Já existem atualmente tratamentos que tiram essa "venda" das unidades de defesa e permitem que o próprio sistema imunológico passe a atacar o câncer. Esse grupo de fármacos é conhecido como imunoterapia, e está disponível contra o melanoma e outros tipos da doença.

Mas e se fosse possível aplicar uma vacina de mRNA para que o organismo do paciente identificasse certas mutações tumorais mais comuns? Ou ainda criar um produto farmacêutico totalmente personalizado, baseado nas alterações genéticas que aparecem em cada indivíduo com câncer?
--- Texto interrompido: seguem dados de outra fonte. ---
--- src/sv/tsp_pkg.sv ---
// shared types and constants for the texture slot pool
// no dependencies
`default_nettype none
package tsp_pkg;
    localparam int LEVEL0_SLOTS = 64;
    localparam int LEVEL1_SLOTS = 1024;
    localparam int OWNER_BITS   = 16;
    localparam int TIME_BITS    = 8;
    localparam int TOTAL_SLOTS  = LEVEL0_SLOTS + LEVEL1_SLOTS;
    localparam int IDX_W        = $clog2(TOTAL_SLOTS);
    localparam int HANDLE_W     = 11;
    localparam int WORD_W       = 1 + OWNER_BITS + TIME_BITS;

    localparam logic [1:0] ACT_ALLOC = 2'd0;
    localparam logic [1:0] ACT_FREE  = 2'd1;
    localparam logic [1:0] ACT_TOUCH = 2'd2;

    typedef enum logic [2:0] {
        S_CLEAR,
        S_IDLE,
        S_DECIDE,
        S_LOOK,
        S_SCAN
    } state_t;

    typedef struct packed {
        logic latch;
        logic clear;
        logic look;
        logic scan;
        logic fin_look;
        logic fin_free;
        logic fin_evict;
        logic fin_miss;
    } cmd_t;

    typedef struct packed {
        logic       clr_last;
        logic       in_range;
        logic [1:0] act;
        logic       scan_free;
        logic       scan_end;
    } stat_t;
endpackage
`default_nettype wire

--- src/sv/tsp_ctrl.sv ---
// controller state machine for the texture slot pool
// depends on tsp_pkg
`default_nettype none
module tsp_ctrl (
    input  wire logic           clk,
    input  wire logic           rst_n,
    input  wire logic           start,
    input  tsp_pkg::stat_t      stat,
    output tsp_pkg::cmd_t       cmd,
    output logic                busy
);
    tsp_pkg::state_t state_reg, state_next;

    always_ff @(posedge clk or negedge rst_n)
    begin
        if (!rst_n)
        begin
            state_reg <= tsp_pkg::S_CLEAR;
        end
        else
        begin
            state_reg <= state_next;
        end
    end

    always_comb
    begin
        state_next = state_reg;
        cmd        = '0;
        busy       = 1'b1;
        unique case (state_reg)
            tsp_pkg::S_CLEAR:
            begin
                cmd.clear = 1'b1;
                if (stat.clr_last)
                begin
                    state_next = tsp_pkg::S_IDLE;
                end
            end
            tsp_pkg::S_IDLE:
            begin
                busy = 1'b0;
                if (start)
                begin
                    cmd.latch  = 1'b1;
                    state_next = tsp_pkg::S_DECIDE;
                end
            end
            tsp_pkg::S_DECIDE:
            begin
                if (stat.act == tsp_pkg::ACT_ALLOC)
                begin
                    state_next = tsp_pkg::S_SCAN;
                end
                else if ((stat.act == tsp_pkg::ACT_FREE || stat.act == tsp_pkg::ACT_TOUCH)
                         && stat.in_range)
                begin
                    cmd.look   = 1'b1;
                    state_next = tsp_pkg::S_LOOK;
                end
                else
                begin
                    cmd.fin_miss = 1'b1;
                    state_next   = tsp_pkg::S_IDLE;
                end
            end
            tsp_pkg::S_LOOK:
            begin
                cmd.fin_look = 1'b1;
                state_next   = tsp_pkg::S_IDLE;
            end
            tsp_pkg::S_SCAN:
            begin
                cmd.scan = 1'b1;
                if (stat.scan_free)
                begin
                    cmd.fin_free = 1'b1;
                    state_next   = tsp_pkg::S_IDLE;
                end
                else if (stat.scan_end)
                begin
                    cmd.fin_evict = 1'b1;
                    state_next    = tsp_pkg::S_IDLE;
                end
            end
            default:
            begin
                state_next = tsp_pkg::S_CLEAR;
            end
        endcase
    end
endmodule
`default_nettype wire

--- config.mk ---
export PLATFORM = sky130hd
export DESIGN_NAME = tsp_ctrl
export DESIGN_NICKNAME = d
export VERILOG_FILES = /design/src/sv/tsp_pkg.sv /design/src/sv/tsp_ctrl.sv
export SDC_FILE = /design/constraint.sdc
export NUM_CORES = 1
export LEC_CHECK = 0
export ABC_AREA = 1
export BUFFER_PORTS_ARGS = -buffer_cell sky130_fd_sc_hd__buf_4
export CAP_MARGIN = 20
export CORE_AREA = 2 2 39 41
export CTS_BUF_LIST = sky130_fd_sc_hd__clkbuf_4 sky130_fd_sc_hd__clkbuf_8
export DETAILED_ROUTE_END_ITERATION = 10
export DIE_AREA = 0 0 41 43
export PLACE_DENSITY = 0.47
export SLEW_MARGIN = 20
export SYNTH_ARGS = -nofsm -noshare
export SYNTH_HDL_FRONTEND = slang
export SYNTH_SLANG_ARGS = --single-unit
--- constraint.sdc ---
create_clock -name clk -period 1.1 [get_ports clk]
set_input_delay 0.165 -clock clk [delete_from_list [all_inputs] [get_ports clk]]
set_output_delay 0.165 -clock clk [all_outputs]
set_load 0.05 [all_outputs]
==> summary.md, run 1 <==
| Metric | Value |
|---|---|
| Number of global-route vias before repair | roughly 370 |
| Share of cells above drive strength 1 | between 60 and 70% |
| Overall power | 1.64 mW |
| Status | finished, violations left |
| Worst-margin pin slew | between 0.15 and 0.2 ns |
| Max-Slew Margin vs Limit | 88.7% |
| Crit path DAT | between 1 and 1.5 ns |
| Critical Path End Type | output pin |
| Area contributors post-synth | dfrtp_1, inv_1, nand2_1, nor2_1, nand3_1 |
| Largest area contributor in the netlist | dfrtp_1 |
| Failing checks | negative setup slack |
| Setup Crit Path Kind | flip-flop to output pin |
| Final setup fails | 11 |
| Final worst path period share | 126% |
| Via/cell ratio | around 4.2 |
| Syn_nets | 56 |
| Die area | about 1800 um^2 |
| Ys flop type | dfrtp_1 |
| Max reg flops | 3 |
| Slowest stage cell, crit path | dfrtp_2 |
| Starting DRT DRC Count | 3 |
| Initial antenna violation count | 0 |
| DP Worst Slack | -0.163 ns |
| Top Ports | 18 |
| Commonest cells in the synthesized netlist | inv_1, nand2_1, nor2_1, nand3_1 |
| Hold crit path type | input pin to flip-flop |
| Synthesis Warnings | 0 |
| Worst endpoint required time | between 0.9 and 1 ns |
| Final setup margin | -0.285 ns |
| Final setup TNS | -2.38 ns |
| Cell row count | 14 |
| Num Clock Sinks | 3 |
| Worst Path Max Fanout | 4 |
| Global-route wire length before repair | between 1 and 1.5 mm |
| Yosys reg bits | 3 |
| Diode count | 0 |
| Core Box Area | between 1000 and 1500 um^2 |
| Cell variety after synth | 13 |
| Pins over their slew limit | 0 |
| Longest Clk Path Bufs | 2 |
| Vias post-DR | just under 400 |
| Post-synth EDFFs | 0 |
| H-tree depth | 1 |
| Post-route ant nets | 0 |
| Mapped Area | around 270 um^2 |
| CP Buf/Inv Count | 1 |
| Fin util | 47.6% |
| Synth Instances | 46 |
| TritonCTS clock tree | yes |
| DP HPWL | roughly 600 um |
| Cts bufs inserted | 3 |
| Placer Congestion | just under 0.7 |
| Hold Violations, Final | 0 |
| Die X-Extent | ~41 um |
| Pin count of the biggest net entering global routing | 5 |
| Avg Inst Size Synth | 5.93 um^2 |
| Initial Utilization | approximately a fifth |
| DR WL/cell | a little under 9 um |
| Worst-path clk slew | around 0.030 ns |
| Port Buffers | 17 |
| Cell with the most instances after synthesis | inv_1 |
| CP top delay family | flip-flops |
| Clock skew | between 0.003 and 0.004 ns |
| Pwr Density | between 2000 and 2500 nW/um^2 |
| Global Route Usage Sum | a little under an eighth |
| DIE HEIGHT | 43 um |
| Detailed-route DRC error count | 0 |
| Drt total wl | about 810 um |
| RSZ-0062 raised after global routing | yes |
| CP cell instances | nor2_4 -> nand2_4 -> nor3_4 -> buf_6 |
| Static leakage | 0.333 nW |
| Hold slack | around 0.26 ns |
| Filler Cells Inserted | approximately 140 |
| Sequential share of the synthesized area | ~28% |
| Synth top area share | ~28% |
| Startpoint types | flip-flop |
| Clock period minus worst slack | ~1.4 ns |
| CTS Root Cell | clkbuf_4 |
| Clock latency on the worst-skew pair | roughly 0.23 ns |
| CP max stage delay | ~0.45 ns |
| Fin nets | 88 |
| Async S/R FF share, synth | 100% |
| Max frequency | a little over 700 MHz |
| Max_cap viols | 0 |
| Peak supply drop | between 0.0009 and 0.001 V |
| Initial DRT Pass Iterations | 4 |
| P&R area growth vs syn | 142% |
| Grt total ovfl | 0 |
-- per-layer routing --
metal / track usage [%] / share of wire [%]
met5: 0 / 0
met3: 6.81 / 8.6
met4: 6.00 / 0
met1: 11.1 / 33
met2: 19.7 / 59
-- tightest hold or removal path, cell delays in order --
cell and delay (ns):
buf_4 0.08, nor2_1 0.04, nand3_2 0.09, o21ai_1 0.07
-- cell type report --
cell class	count	area (um^2)	area share (%)
inverters	13	52.6	7.97
flip-flops and latches	3	77.6	11.8
repair buffers	27	246	37.4
clock buffers	4	30.0	4.55
well taps	16	20.0	3.04
multi-input cells	30	233	35.3
-- where the power goes --
part | total (mW) | switching [mW] | internal (mW) | leakage (nW)
Sequential | 0.205 | 0.0518 | 0.153 | 0.0357
Combinational | 1.21 | 0.693 | 0.518 | 0.279
Clock | 0.220 | 0.0594 | 0.161 | 0.0184
-- cells by family (layout without fill, tap and decap cells) --
kind of cell / Yosys count / count (layout) / share of synthesized area (%)
simple gates: 28 / 28 / 48.2
buf+inv: 13 / 44 / 17.9
flops: 3 / 3 / 27.5
fa+ha+maj: 1 / 1 / 4.59
compound gates: 1 / 1 / 1.83
-- per-stage QoR --
stage | cells | area (um^2)
final | 93 | 659
after global placement | 86 | 531
after CTS | 93 | 649
after floorplan | 46 | 330
after detailed placement | 86 | 531
after global routing | 93 | 659
-- worst paths after layout --
check,to,slack [ns],cells past startpoint,startpoint
worst max-delay path,cmd[0],-0.29,4,state_reg[2]
worst min-delay path,state_reg[2],0.26,4,stat[0]
worst max register to register,state_reg[0],-0.07,6,state_reg[1]
worst min register to register,state_reg[2],0.66,3,state_reg[0]
max in group asynchronous,state_reg[1],0.73,2,rst_n
min in group asynchronous,state_reg[0],0.27,2,rst_n
-- cells in the final DEF (no fill, tap or decap) --
cell and n:
buf_4 16, buf_6 9, inv_1 8, nand2_1 7, nor2_4 5, inv_2 4, clkbuf_4 4, nor2_2 3
nor3_4 3, nor2_1 3, nand3_1 2, nand3_2 2, dfrtp_2 2, nand2_4 1, nand2_2 1, clkinvlp_4 1
nand4_1 1, o21ai_1 1, ha_1 1, dlygate4sd3_1 1, buf_8 1, dfrtp_1 1
-- repair_timing --
action                                  CTS  global route
hold buffers                              1             0
endpoints found under the setup margin   10            12
pin swaps                                 5             0
gates resized for setup                  18             3
cloned                                    0             0
endpoints found under the hold margin     3             0
buffers inserted                          3             0
Power figures use the tool's default switching activity.
==> inputs of run 2 (changes only) <==
Clock period 1.1 ns to 1.3 ns, I/O delays scaled along.
==> summary.md, run 2 (synthesized netlist as in run 1, its figures left out) <==
| Metric | Value |
|---|---|
| Sequential Area | ~78 um^2 |
| Peak supply drop | ~0.0013 V |
| Most common cell after layout, fill and taps aside | buf_4 |
| Die area | roughly 1800 um^2 |
| Port Buffers | 17 |
| Clock period minus worst slack | 1.44 ns |
| P&R area growth vs syn | 133% |
| Placer Congestion | 0.623 |
| Hold Violations, Final | 0 |
| Global Route Usage Sum | 10.3% |
| Cts bufs inserted | 3 |
| Footprint of the multi-input gates | ~210 um^2 |
| Share of cells above drive strength 1 | between 60% and 70% |
| Pin count of the biggest net entering global routing | 5 |
| Setup Crit Path Kind | flip-flop to output pin |
| CP max stage delay | ~0.36 ns |
| Die X-Extent | 41 um |
| DP Worst Slack | approximately 0.016 ns |
| Worst Path Max Fanout | 3 |
| Filler Cells Inserted | 156 |
| Clock skew | about 0.0042 ns |
| Worst-path clk slew | ~0.040 ns |
| CTS Root Cell | clkbuf_4 |
| Critical Path End Type | output pin |
| RSZ-0062 raised after global routing | yes |
| TritonCTS clock tree | yes |
| Worst-margin pin slew | about 0.17 ns |
| Max-Slew Margin vs Limit | 88.3% |
| DR WL/cell | between 7 and 8 um |
| Placed insts | 85 |
| Sequential power share | between 10% and 20% |
| Initial antenna violation count | 0 |
| Cell row count | 14 |
| P_int | ~0.7 mW |
| Fin nets | around 90 |
| Number of global-route vias before repair | 337 |
| P_sw | between 0.6 and 0.7 mW |
| Grt total ovfl | 0 |
| Fin util | 46.0% |
| Pwr Density | between 2000 and 2500 nW/um^2 |
| Max_cap viols | 0 |
| Fin cells | 94 |
| Max reg flops | 3 |
| Static leakage | roughly 0.33 nW |
| Longest Clk Path Bufs | 2 |
| Final worst path period share | 110% |
| CP cell instances | inv_2 -> nor3_2 -> buf_4 -> inv_2 -> nor2_4 -> buf_6 |
| DP HPWL | approximately 600 um |
| Num Clock Sinks | 3 |
| Initial Utilization | about a fifth |
| H-tree depth | 1 |
| Drt total wl | between 700 and 800 um |
| Slowest stage cell, crit path | dfrtp_1 |
| Worst endpoint required time | ~1.1 ns |
| Gate power share | between 70% and 80% |
| Crit-path most repeated cell | inv_2 |
| DIE HEIGHT | between 40 and 50 um |
| Diode count | 0 |
| Global-route wire length before repair | between 1 and 1.5 mm |
| Startpoint types | flip-flop |
| Initial DRT Pass Iterations | 1 |
| Max frequency | approximately 700 MHz |
| Pins over their slew limit | 0 |
| Post-route ant nets | 0 |
| Final setup margin | -0.136 ns |
| Crit path DAT | roughly 1.2 ns |
| Detailed-route DRC error count | 0 |
| Core Box Area | between 1000 and 1500 um^2 |
| Top Ports | 18 |
| Clock latency on the worst-skew pair | roughly 0.23 ns |
| Final setup fails | 11 |
| Switching share of total power | between 40% and 50% |
| Via/cell ratio | just under 4 |
| Starting DRT DRC Count | 0 |
| Failing checks | negative setup slack |
| Vias post-DR | about 370 |
| Clock network power share | roughly 14% |
| Status | finished, violations left |
| Most frequent cells in the layout | buf_4, inv_1, buf_6 |
| Hold crit path type | input pin to async pin |
[run 2: per-stage QoR]
step	total power, mW	setup TNS, ns	hold WS, ns	area [um^2]
2_1_floorplan	0.661	-0.481	-0.101	305
3_3_place_gp	0.946	-0.00462	-0.0160	498
3_5_place_dp	0.944	0	-0.0148	498
4_1_cts	1.33	-0.871	0.281	624
5_1_grt	1.44	-1.53	0.309	637
6_report	1.34	-0.703	0.285	637
[run 2: worst paths after layout]
kind / startpoint / endpoint / slack, ns / cells past startpoint
worst max register to register: state_reg[1] / state_reg[1] / -0.02 / 8
max in group asynchronous: rst_n / state_reg[1] / 0.91 / 2
worst min-delay path: rst_n / state_reg[0] / 0.29 / 2
min in group clk: stat[0] / state_reg[2] / 0.31 / 4
worst min register to register: state_reg[1] / state_reg[0] / 0.66 / 3
worst max-delay path: state_reg[0] / cmd[7] / -0.14 / 6
[run 2: power groups by stage]
stage | Combinational (mW) | Clock [mW] | Sequential, mW
2_1_floorplan | 0.511 | 0 | 0.150
3_3_place_gp | 0.794 | 0 | 0.152
3_5_place_dp | 0.792 | 0 | 0.151
4_1_cts | 0.976 | 0.193 | 0.160
5_1_grt | 1.07 | 0.201 | 0.169
6_report | 0.994 | 0.185 | 0.165
[run 2: worst max-delay path, delay by kind of cell, from the launching register on]
family | cells | cell delay, ns
AND/OR/NAND/NOR | 2 | 0.25
buffers and inverters | 4 | 0.40
flip-flops | 1 | 0.36
[run 2: area by class of cell]
cell class,count,area share [%]
well taps,16,3.14
flip-flops and latches,3,12.2
multi-input cells,30,33.0
clock buffers,4,4.72
repair buffers,28,39.3
inverters,13,7.66
[run 2: routing by layer]
layer / GRT usage, % / up-vias / part of all wire [%]
met4: 2.00 / 0 / 0
met3: 5.24 / 0 / 9.4
li1: - / 201 / -
met1: 11.0 / 152 / 39
met5: 0 / - / 0
met2: 17.2 / 15 / 51
[run 2: repair_timing]
action                                 in CTS  in global routing
hold buffers                                1                  0
setup buffers                               4                  0
setup endpoints to repair                   9                 12
endpoints found under the hold margin       3                  0
pin swaps                                   6                  1
resized for setup                          17                  4
==> inputs of run 3 (changes only) <==
Settings changed: ABC_AREA 1 to default, CTS_BUF_LIST sky130_fd_sc_hd__clkbuf_4 sky130_fd_sc_hd__clkbuf_8 to sky130_fd_sc_hd__clkbuf_4, PLACE_DENSITY 0.47 to 0.45.
==> summary.md, run 3 <==
| Metric | Value |
|---|---|
| Hold crit path type | input pin to flip-flop |
| DIE HEIGHT | 43 um |
| CP Buf/Inv Count | 1 |
| Vias post-DR | 334 |
| Fin cells | 79 |
| Global Route Usage Sum | 8.87% |
| Fin nets | between 70 and 80 |
| Hold path cells | 3 |
| Cell with the most instances after synthesis | nor2_1 |
| Via/cell ratio | roughly 4.2 |
| Placed insts | 71 |
| Static leakage | between 0.2 and 0.3 nW |
| Pwr Density | 2080 nW/um^2 |
| TritonCTS clock tree | yes |
| CP cell instances | or3b_4 -> nor2_4 -> buf_6 |
| Core Box Area | between 1000 and 1500 um^2 |
| Longest Clk Path Bufs | 2 |
| Clock skew | between 0.002 and 0.0025 ns |
| Cell variety after synth | 19 |
| Hold Violations, Final | 0 |
| Clock period minus worst slack | approximately 1.5 ns |
| Cell row count | 14 |
| Filler Cells Inserted | ~140 |
| Commonest cells in the synthesized netlist | nor2_1, a21oi_1, dfrtp_1, inv_1 |
| Synth Instances | 31 |
| Worst-margin pin slew | between 0.2 and 0.25 ns |
| Mapped Area | approximately 240 um^2 |
| Clock latency on the worst-skew pair | 0.23 ns |
| Share of cells above drive strength 1 | around three quarters |
| Die X-Extent | around 41 um |
| Max-Slew Margin vs Limit | between 80% and 90% |
| CTS Root Cell | clkbuf_4 |
| Initial DRT Pass Iterations | 2 |
| Peak supply drop | 0.00117 V |
| Synthesis Warnings | 0 |
| Switching share of total power | roughly 44% |
| Starting DRT DRC Count | 1 |
| Gate power share | between 70% and 80% |
| Number of global-route vias before repair | 286 |
| Final worst path period share | 117% |
| CP max stage delay | 0.43 ns |
| Max reg flops | 3 |
| Drt total wl | 716 um |
| Pins over their slew limit | 0 |
| Crit path DAT | between 1 and 1.5 ns |
| Max_cap viols | 0 |
| Post-synth EDFFs | 0 |
| Final setup margin | -0.219 ns |
| Yosys reg bits | 3 |
| Cts bufs inserted | 3 |
| Top Ports | 18 |
| Sequential power share | 13.4% |
| Avg Inst Size Synth | between 7 and 8 um^2 |
| Most common cell after layout, fill and taps aside | buf_4 |
| Stages on the worst setup path | 3 |
| Initial antenna violation count | 0 |
| Worst Path Max Fanout | 4 |
| CP top delay family | simple AND/OR/NAND/NOR gates |
| Setup Crit Path Kind | flip-flop to output pin |
| Syn_nets | roughly 40 |
| Placer Congestion | about 0.73 |
| Status | finished, violations left |
| Startpoint types | flip-flop |
| Post-route ant nets | 0 |
| Largest area contributor in the netlist | dfrtp_1 |
| Pin count of the biggest net entering global routing | 7 |
| Most frequent cells in the layout | buf_4, buf_6, clkbuf_4 |
| Diode count | 0 |
| Failing checks | negative setup slack |
| Max frequency | 658 MHz |
| Async S/R FF share, synth | 100% |
| Cell depth of the worst flop-to-flop path | 6 |
| Num Clock Sinks | 3 |
| Final setup TNS | -1.09 ns |
| Area contributors post-synth | dfrtp_1, nor2_1, a21oi_1, ha_1, nor2b_1 |
| Critical Path End Type | output pin |
| Grt total ovfl | 0 |
| Initial Utilization | 17.6% |
| DP HPWL | around 530 um |
| P_int | between 0.7 and 0.8 mW |
| Global-route wire length before repair | around 1.1 mm |
| Slowest stage cell, crit path | or3b_4 |
| Worst-path clk slew | roughly 0.040 ns |
| Clock network power share | between 10 and 15% |
| Sequential share of the synthesized area | a little under a third |
| DR WL/cell | slightly above 9 um |
| RSZ-0062 raised after global routing | yes |
| P_sw | 0.563 mW |
| Ys flop type | dfrtp_1 |
| Port Buffers | 17 |
| Worst endpoint required time | ~1.1 ns |
| Final setup fails | 9 |
| P&R area growth vs syn | 151% |
| H-tree depth | 1 |
| Synth top area share | between 30% and 40% |
| Detailed-route DRC error count | 0 |
| Die area | ~1800 um^2 |
==> run 3: cell count changes after synthesis, sizes merged, moves of 3 or more <==
cell	before	now
nand3	4	0
nor2	11	5
a21oi	0	3
inv	13	3
nand2	9	2
==> run 3: power groups by stage <==
stage | logic, mW | clock network, mW | registers (mW)
final | 0.916 | 0.184 | 0.171
after global placement | 0.717 | 0 | 0.159
after floorplan | 0.438 | 0 | 0.167
after global routing | 0.969 | 0.196 | 0.181
after CTS | 0.874 | 0.197 | 0.159
after detailed placement | 0.709 | 0 | 0.158
==> run 3: repair_timing <==
action / in CTS / in global routing
setup endpoints to repair: 9 / 10
gates cloned: 0 / 0
setup buffers: 2 / 1
hold buffers: 1 / 0
pin swaps: 2 / 3
resized for setup: 17 / 6
endpoints found under the hold margin: 3 / 0
==> run 3: per-stage QoR <==
stage	instance area [um^2]	power (mW)	worst slack [ns]	hold slack (ns)	util [%]
5_1_grt	612	1.35	-0.273	0.274	44.2
3_5_place_dp	465	0.868	0.00608	-0.0163	33.6
4_1_cts	582	1.23	-0.233	0.225	42.0
2_1_floorplan	265	0.605	-0.272	-0.101	-
6_report	612	1.27	-0.219	0.254	44.2
3_3_place_gp	465	0.876	0.000301	-0.0146	33.6
==> run 3: routing by layer <==
layer	vias up	track usage (%)	wire length, um
met3	0	0	37
met4	0	8.00	0
li1	170	-	-
met2	8	12.5	371
met1	156	11.7	307
met5	-	0	0
==> run 3: layout make-up <==
cell class / count / area [um^2] / area share, %
Clock buffer: 4 / 30.0 / 4.91
Inverter: 3 / 11.3 / 1.84
Multi-Input combinational cell: 25 / 213 / 34.8
Sequential cell: 3 / 76.3 / 12.5
Tap cell: 16 / 20.0 / 3.27
Timing Repair Buffer: 28 / 262 / 42.7
==> run 3: cell families (layout without fill, tap and decap cells) <==
logic type	Yosys count	count (layout)	share of synthesized area, %
AO/OA/AOI/OAI	6	6	15.9
AND/OR/NAND/NOR	18	18	43.6
adder cells (fa/ha/maj)	1	1	5.13
flip-flops	3	3	30.8
buffers and inverters	3	35	4.62
==> run 3: path summary, 6_finish.rpt <==
kind,start,endpoint,slack [ns]
worst max-delay path,state_reg[0],cmd[7],-0.22
worst min-delay path,start,state_reg[1],0.25
worst max register to register,state_reg[0],state_reg[0],0.05
worst min register to register,state_reg[0],state_reg[2],0.54
max in group asynchronous,rst_n,state_reg[1],0.91
min in group asynchronous,rst_n,state_reg[1],0.28
==> run 3: worst min-delay path: cells and delay by family <==
family                 cells  cell delay (ns)
buffers and inverters      2             0.16
AOI/OAI and AO/OA          1             0.09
"Além disso, um dos grandes sonhos da oncologia sempre foi desenvolver uma espécie de ‘memória imunológica’ contra o câncer, de modo que o sistema imune saiba quando o tumor retornou ou está se espalhando para outros tecidos", acrescenta a imunologista.





Todas essas possibilidades estão sendo testadas agora por grupos de pesquisas e farmacêuticas.

O passo concreto mais recente do mRNA contra o câncer foi anunciado pelos laboratórios Moderna e MSD: uma vacina experimental contra o melanoma foi capaz de diminuir o risco de morte em 44% quando associado à imunoterapia.

Vale ponderar, no entanto, que o produto ainda está em desenvolvimento e precisa passar por novas etapas de estudo antes de chegar às clínicas e aos hospitais.


As fitas de mRNA, como as retratadas na ilustração, são produzidas pelas nossas células %u2014 e serviram de base para o desenvolvimento de novas tecnologias

(foto: Getty Images)

Muito além do câncer

Por fim, Rurik aponta que o mRNA não é mais uma plataforma exclusiva para doenças infecciosas, cardíacas ou oncológicas.

"Também já vemos estudos em andamento para tratar lúpus e outras doenças autoimunes", exemplifica.

Mas, para que isso realmente aconteça, os cientistas precisarão ainda trabalhar bastante para provar a segurança e a eficácia de tantas novidades.

O principal desafio será demonstrar que todas essas terapias não geram problemas no sistema imunológico ou prejudicam o funcionamento de órgãos vitais, como o fígado.

"Mas é inegável que há muita coisa acontecendo agora com o mRNA, e tenho certeza que ideias ‘malucas’, que imaginávamos impossíveis, virarão realidade nos próximos cinco anos", acredita o biomédico.